This is Exercise 3.4.2 with a hint in Brown and Ozawa's book C star-algebras and finite-dimensional approximations.
Exercise 3.4.2. Prove that $A \otimes_\alpha B$ is simple if and only if $\|\cdot\|_\alpha=\|\cdot\|_{\min }$ and both $A$ and $B$ are simple.
(Hint: For the "if" direction it suffices to show that every irreducible representation of $A \otimes B$ is faithful. But if $\pi: A \otimes B \rightarrow \mathbb{B}(\mathcal{H})$ is irreducible, then both $\pi_A(A)^{\prime \prime}$ and $\pi_B(B)^{\prime \prime}$ must be factors. One then uses the previous exercise and a theorem of Murray and von Neumann which asserts that if $M \subset \mathbb{B}(\mathcal{H})$ is a factor, then the product $\operatorname{map}$ $$ M \odot M^{\prime} \rightarrow \mathbb{B}(\mathcal{H}) $$ is injective.)
The previous exercise is quoted as follows:
Exercise 3.4.1. Let $\pi: A \otimes B \rightarrow C$ be a $*$-homomorphism which is injective when restricted to $A \odot B$. Show that $\pi$ must be injective on all of $A \otimes B$. Is this still true if one replaces $\|\cdot\|_{\min }$ by $\|\cdot\|_{\max }$?
I have worked out the Exercise 3.4.1 and the "only if" part of Exercise 3.4.2, but I cannot get the idea of the hint to do the "if" part. I wonder if someone could give some more clues or elaborate on how we can get the answer from the hint?
Any help is appreciated.
If $J\subset A\otimes B$ is a proper ideal, then $(A\otimes B)/J$ is a non-zero C$^*$-algebra. Doing GNS for a pure state gives us an irreducible representation $\rho:(A\otimes B)/J\to B(K)$. If we define $\tilde\rho:A\otimes B\to B(K)$ by $\tilde\rho=\rho\circ q$ (where $q$ is the quotient map) we get an irreducible representation of $A\otimes B$ with $J\subset\ker\tilde\rho$. So if we show that any irreducible representation of $A\otimes B$ is faithful, then $A\otimes B$ is simple.

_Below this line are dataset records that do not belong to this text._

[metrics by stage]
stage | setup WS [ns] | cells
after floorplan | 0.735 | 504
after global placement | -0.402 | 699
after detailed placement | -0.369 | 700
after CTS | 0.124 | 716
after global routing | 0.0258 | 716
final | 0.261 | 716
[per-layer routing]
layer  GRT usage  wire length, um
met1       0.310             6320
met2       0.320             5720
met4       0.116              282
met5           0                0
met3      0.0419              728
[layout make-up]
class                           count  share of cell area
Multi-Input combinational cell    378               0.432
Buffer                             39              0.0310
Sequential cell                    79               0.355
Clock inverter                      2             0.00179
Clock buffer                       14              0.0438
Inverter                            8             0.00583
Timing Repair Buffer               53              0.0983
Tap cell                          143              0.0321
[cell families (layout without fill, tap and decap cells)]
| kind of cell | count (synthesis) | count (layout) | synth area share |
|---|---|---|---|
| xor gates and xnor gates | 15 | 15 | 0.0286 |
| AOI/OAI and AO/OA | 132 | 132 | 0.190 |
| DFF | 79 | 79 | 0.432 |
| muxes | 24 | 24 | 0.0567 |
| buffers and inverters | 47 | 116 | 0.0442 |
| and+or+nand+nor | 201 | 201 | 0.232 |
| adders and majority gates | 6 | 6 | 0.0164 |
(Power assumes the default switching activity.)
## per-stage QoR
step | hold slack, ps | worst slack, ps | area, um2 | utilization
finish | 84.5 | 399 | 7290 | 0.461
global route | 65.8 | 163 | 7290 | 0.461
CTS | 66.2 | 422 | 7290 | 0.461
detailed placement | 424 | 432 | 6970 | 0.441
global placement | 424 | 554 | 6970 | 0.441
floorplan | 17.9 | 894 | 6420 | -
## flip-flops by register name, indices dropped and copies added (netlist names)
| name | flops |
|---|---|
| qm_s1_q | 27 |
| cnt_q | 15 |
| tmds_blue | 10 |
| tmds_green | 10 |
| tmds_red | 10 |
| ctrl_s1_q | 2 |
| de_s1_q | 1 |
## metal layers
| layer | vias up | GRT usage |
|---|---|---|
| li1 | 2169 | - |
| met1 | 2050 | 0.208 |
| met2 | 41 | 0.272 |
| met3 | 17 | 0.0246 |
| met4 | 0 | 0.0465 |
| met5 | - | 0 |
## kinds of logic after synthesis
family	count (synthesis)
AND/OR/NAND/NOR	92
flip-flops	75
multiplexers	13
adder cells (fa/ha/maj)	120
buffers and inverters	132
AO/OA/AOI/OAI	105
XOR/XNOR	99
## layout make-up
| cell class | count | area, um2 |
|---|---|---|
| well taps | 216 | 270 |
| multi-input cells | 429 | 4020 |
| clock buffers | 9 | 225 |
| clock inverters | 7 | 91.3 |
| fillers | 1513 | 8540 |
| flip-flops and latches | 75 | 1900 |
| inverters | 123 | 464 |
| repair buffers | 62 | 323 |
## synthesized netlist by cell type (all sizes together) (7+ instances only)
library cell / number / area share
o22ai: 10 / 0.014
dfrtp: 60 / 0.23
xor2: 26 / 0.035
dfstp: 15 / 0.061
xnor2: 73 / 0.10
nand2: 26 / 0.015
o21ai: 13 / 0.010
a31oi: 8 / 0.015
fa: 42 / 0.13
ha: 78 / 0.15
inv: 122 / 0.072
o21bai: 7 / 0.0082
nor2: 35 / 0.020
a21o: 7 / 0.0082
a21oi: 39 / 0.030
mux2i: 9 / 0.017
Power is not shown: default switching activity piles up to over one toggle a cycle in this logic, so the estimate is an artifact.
[src/rtl/bus_arbiter.sv]
// Round-robin arbiter for the shared serial bus: one-hot grant, revoke-on-idle timeout,
// one dead turnaround cycle between owners, and a protocol-error flag for rogue M_UTIL.
module bus_arbiter #(
    parameter int NUM_MASTERS   = 2,
    parameter int GRANT_TIMEOUT = 16,
    localparam int IDW = (NUM_MASTERS > 2) ? $clog2(NUM_MASTERS) : 1
) (
    input  logic                   CLK,
    input  logic                   RSTN,
    input  logic [NUM_MASTERS-1:0] M_REQ,
    input  logic [NUM_MASTERS-1:0] M_UTIL,
    output logic [NUM_MASTERS-1:0] M_GRANT,
    output logic [IDW-1:0]         GRANT_ID,
    output logic                   BUS_BSY,
    output logic                   TIMEOUT,
    output logic                   PROT_ERR
);

    localparam int TW = (GRANT_TIMEOUT > 2) ? $clog2(GRANT_TIMEOUT) : 1;

    typedef enum logic [1:0] {
        IDLE    = 2'd0,
        GRANTED = 2'd1,
        BUSY    = 2'd2,
        RELEASE = 2'd3
    } state_t;

    state_t                 r_state;
    logic [NUM_MASTERS-1:0] r_grant;
    logic [IDW-1:0]         r_id;
    logic [IDW-1:0]         r_last;
    logic [TW-1:0]          r_timer;
    logic                   r_bsy;
    logic                   r_tout;
    logic                   r_prot;

    state_t                 w_state_nxt;
    logic [NUM_MASTERS-1:0] w_grant_nxt;
    logic [IDW-1:0]         w_id_nxt;
    logic [IDW-1:0]         w_last_nxt;
    logic [TW-1:0]          w_timer_nxt;
    logic                   w_tout_nxt;
    logic                   w_prot_nxt;
    logic [IDW-1:0]         w_pick;
    logic                   w_found;
    logic                   w_own_util;
    logic                   w_own_req;

    // First requester after the previous owner, wrapping; the previous owner is searched last.
    always_comb begin
        w_pick  = '0;
        w_found = 1'b0;
        for (int k = 1; k <= NUM_MASTERS; k++) begin
            if (!w_found && M_REQ[(int'(r_last) + k) % NUM_MASTERS]) begin
                w_found = 1'b1;
                w_pick  = IDW'((int'(r_last) + k) % NUM_MASTERS);
            end
        end
    end

    assign w_own_util = M_UTIL[r_id];
    assign w_own_req  = M_REQ[r_id];

    always_comb begin
        w_state_nxt = r_state;
        w_grant_nxt = r_grant;
        w_id_nxt    = r_id;
        w_last_nxt  = r_last;
        w_timer_nxt = r_timer;
        w_tout_nxt  = 1'b0;
        w_prot_nxt  = |(M_UTIL & ~r_grant);
        unique case (r_state)
            IDLE: begin
                if (w_found) begin
                    w_state_nxt = GRANTED;
                    w_grant_nxt = NUM_MASTERS'(1) << w_pick;
                    w_id_nxt    = w_pick;
                    w_last_nxt  = w_pick;
                    w_timer_nxt = '0;
                end
            end
            GRANTED: begin
                if (w_own_util) begin
                    w_state_nxt = BUSY;
                end else if (!w_own_req) begin
                    w_state_nxt = RELEASE;
                    w_grant_nxt = '0;
                end else if (r_timer == TW'(GRANT_TIMEOUT - 1)) begin
                    w_state_nxt = RELEASE;
                    w_grant_nxt = '0;
                    w_tout_nxt  = 1'b1;
                end else begin
                    w_timer_nxt = r_timer + 1'b1;
                end
            end
            BUSY: begin
                if (!w_own_util) begin
                    w_state_nxt = RELEASE;
                    w_grant_nxt = '0;
                end
            end
            RELEASE: begin
                w_state_nxt = IDLE;
            end
            default: begin
                w_state_nxt = IDLE;
                w_grant_nxt = '0;
            end
        endcase
    end

    always_ff @(posedge CLK or posedge RSTN) begin
        if (RSTN) begin
            r_state <= IDLE;
            r_grant <= '0;
            r_id    <= '0;
            r_last  <= IDW'(NUM_MASTERS - 1);
            r_timer <= '0;
            r_bsy   <= 1'b0;
            r_tout  <= 1'b0;
            r_prot  <= 1'b0;
        end else begin
            r_state <= w_state_nxt;
            r_grant <= w_grant_nxt;
            r_id    <= w_id_nxt;
            r_last  <= w_last_nxt;
            r_timer <= w_timer_nxt;
            r_bsy   <= |w_grant_nxt;
            r_tout  <= w_tout_nxt;
            r_prot  <= w_prot_nxt;
        end
    end

    assign M_GRANT  = r_grant;
    assign GRANT_ID = r_id;
    assign BUS_BSY  = r_bsy;
    assign TIMEOUT  = r_tout;
    assign PROT_ERR = r_prot;

endmodule
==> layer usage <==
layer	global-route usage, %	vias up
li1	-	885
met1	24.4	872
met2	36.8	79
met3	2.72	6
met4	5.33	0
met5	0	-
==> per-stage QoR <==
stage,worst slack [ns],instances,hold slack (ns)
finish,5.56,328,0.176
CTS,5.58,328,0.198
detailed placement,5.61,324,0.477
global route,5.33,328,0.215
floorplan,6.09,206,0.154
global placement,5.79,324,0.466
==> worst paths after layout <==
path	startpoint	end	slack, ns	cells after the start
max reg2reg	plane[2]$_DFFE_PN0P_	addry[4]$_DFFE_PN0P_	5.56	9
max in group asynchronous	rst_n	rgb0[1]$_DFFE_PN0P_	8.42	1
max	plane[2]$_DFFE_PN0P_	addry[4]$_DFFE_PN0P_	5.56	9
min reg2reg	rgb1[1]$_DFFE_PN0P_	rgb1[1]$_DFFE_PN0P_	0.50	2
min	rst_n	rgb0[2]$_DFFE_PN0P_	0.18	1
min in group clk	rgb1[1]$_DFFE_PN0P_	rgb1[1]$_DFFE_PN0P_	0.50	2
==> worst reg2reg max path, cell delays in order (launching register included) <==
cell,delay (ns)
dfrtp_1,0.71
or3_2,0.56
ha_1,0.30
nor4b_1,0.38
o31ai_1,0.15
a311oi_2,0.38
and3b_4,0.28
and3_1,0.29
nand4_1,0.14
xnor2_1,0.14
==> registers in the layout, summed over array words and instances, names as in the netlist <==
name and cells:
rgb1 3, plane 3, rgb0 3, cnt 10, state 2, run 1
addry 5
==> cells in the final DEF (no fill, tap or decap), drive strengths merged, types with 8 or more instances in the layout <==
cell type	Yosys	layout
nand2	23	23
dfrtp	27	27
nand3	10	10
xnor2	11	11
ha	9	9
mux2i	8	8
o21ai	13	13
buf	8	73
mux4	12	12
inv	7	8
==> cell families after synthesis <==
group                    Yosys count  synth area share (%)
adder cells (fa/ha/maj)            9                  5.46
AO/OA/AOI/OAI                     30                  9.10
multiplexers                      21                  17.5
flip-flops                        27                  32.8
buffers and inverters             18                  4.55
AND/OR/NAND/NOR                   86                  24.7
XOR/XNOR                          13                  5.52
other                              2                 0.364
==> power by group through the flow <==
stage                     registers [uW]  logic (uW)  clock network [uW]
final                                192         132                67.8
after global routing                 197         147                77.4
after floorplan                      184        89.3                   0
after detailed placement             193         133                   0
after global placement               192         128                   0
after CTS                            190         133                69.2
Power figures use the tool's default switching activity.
$ cat src/rtl/mux_scanner_pkg.sv
// Shared types and constants for the multiplexed channel scanner.
package mux_scanner_pkg;

  localparam int NUM_CH    = 4;
  localparam int SEL_W     = 2;
  localparam int CNT_W     = 4;
  localparam int DWELL_MAX = 15;

  typedef enum logic [1:0] {
    ST_IDLE   = 2'd0,
    ST_SETTLE = 2'd1,
    ST_SAMPLE = 2'd2,
    ST_FIN    = 2'd3
  } state_t;

endpackage

$ cat src/rtl/mux_scanner_if.sv
// Scan request / channel bus between a scanner and whoever drives it.
interface mux_scanner_if;

  logic                                 start;
  logic [mux_scanner_pkg::NUM_CH-1:0]   a;
  logic [mux_scanner_pkg::SEL_W-1:0]    sel;
  logic                                 o;
  logic [mux_scanner_pkg::NUM_CH-1:0]   data;
  logic                                 busy;
  logic                                 done;

  modport master (
    output start, a,
    input  sel, o, data, busy, done
  );

  modport slave (
    input  start, a,
    output sel, o, data, busy, done
  );

endinterface

$ cat src/rtl/mux4to1.sv
// Plain 4:1 bit selector shared across the analog front-end blocks.
module mux4to1 (
  input  logic [3:0] a,
  input  logic [1:0] sel,
  output logic       o
);

  assign o = a[sel];

endmodule

$ cat src/rtl/mux_scanner_ctrl.sv
// Scan sequencer: walks SEL over all channels, dwells, samples the mux
// output and publishes the whole word at once.
//
//   state  | meaning
//   -------+------------------------------------------------------------
//   IDLE   | waiting for start; outputs hold the last completed word
//   SETTLE | mux settling on channel SEL, dwell counter running down
//   SAMPLE | one cycle; O is captured into shadow[SEL] on the exit edge
//   FIN    | data holds the fresh word, done pulses, then back to IDLE
module mux_scanner_ctrl
  import mux_scanner_pkg::*;
#(
  parameter int DWELL = 1
) (
  input  logic              clk,
  input  logic              rst_n,
  input  logic              start,
  input  logic              o,
  output logic [SEL_W-1:0]  sel,
  output logic [NUM_CH-1:0] data,
  output logic              busy,
  output logic              done
);

  localparam logic [CNT_W-1:0] RELOAD   = CNT_W'(DWELL - 1);
  localparam logic [SEL_W-1:0] LAST_SEL = SEL_W'(NUM_CH - 1);

  state_t              state_q, state_d;
  logic [SEL_W-1:0]    sel_q, sel_d;
  logic [CNT_W-1:0]    cnt_q, cnt_d;
  logic [NUM_CH-1:0]   shadow_q, shadow_d;
  logic [NUM_CH-1:0]   data_q, data_d;

  // State, channel pointer, dwell timer and capture registers.
  always_ff @(posedge clk or negedge rst_n) begin
    if (!rst_n) begin
      state_q  <= ST_IDLE;
      sel_q    <= '0;
      cnt_q    <= '0;
      shadow_q <= '0;
      data_q   <= '0;
    end else begin
      state_q  <= state_d;
      sel_q    <= sel_d;
      cnt_q    <= cnt_d;
      shadow_q <= shadow_d;
      data_q   <= data_d;
    end
  end

  // Next-state logic; the last channel's bit is merged straight into data
  // so a partially built word never shows on the output.
  always_comb begin
    state_d  = state_q;
    sel_d    = sel_q;
    cnt_d    = cnt_q;
    shadow_d = shadow_q;
    data_d   = data_q;
    case (state_q)
      ST_IDLE: begin
        if (start) begin
          state_d = ST_SETTLE;
          sel_d   = '0;
          cnt_d   = RELOAD;
        end
      end
      ST_SETTLE: begin
        if (cnt_q == '0) begin
          state_d = ST_SAMPLE;
        end else begin
          cnt_d = cnt_q - 1'b1;
        end
      end
      ST_SAMPLE: begin
        shadow_d[sel_q] = o;
        if (sel_q == LAST_SEL) begin
          state_d = ST_FIN;
          data_d  = shadow_d;
        end else begin
          state_d = ST_SETTLE;
          sel_d   = sel_q + 1'b1;
          cnt_d   = RELOAD;
        end
      end
      ST_FIN: begin
        state_d = ST_IDLE;
        sel_d   = '0;
      end
      default: begin
        state_d = ST_IDLE;
        sel_d   = '0;
      end
    endcase
  end

  assign sel  = sel_q;
  assign data = data_q;
  assign busy = (state_q == ST_SETTLE) || (state_q == ST_SAMPLE);
  assign done = (state_q == ST_FIN);

endmodule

So we assume $\pi:A\otimes B\to B(H)$, irreducible. We have $$ B(H)=\pi(A\otimes B)''=(\pi_A(A)\cup\pi_B(B))''=(\pi_A(A)'\cap\pi_B(B)')'. $$ Taking commutant we get that $$ \pi_A(A)'\cap\pi_B(B)'=\mathbb C. $$ We also know that $\pi_A(A)$ and $\pi_B(B)$ commute, so $$ \pi_A(A)''\subset \pi_B(B)'. $$ It follows that $$ \pi_A(A)'\cap \pi_A(A)''\subset \pi_A(A)'\cap\pi_B(B)'=\mathbb C. $$ This shows that $\pi_A(A)''$ is a factor, and similarly for $\pi_B(B)''$.
Now, using the Murray-von Neumann result, we factor $\pi$ via the injective maps $$ A\odot B\xrightarrow{} \pi_A(A)''\odot \pi_A(A)'\xrightarrow{} B(H). $$ And then Exercise 3.4.1 finishes the proof.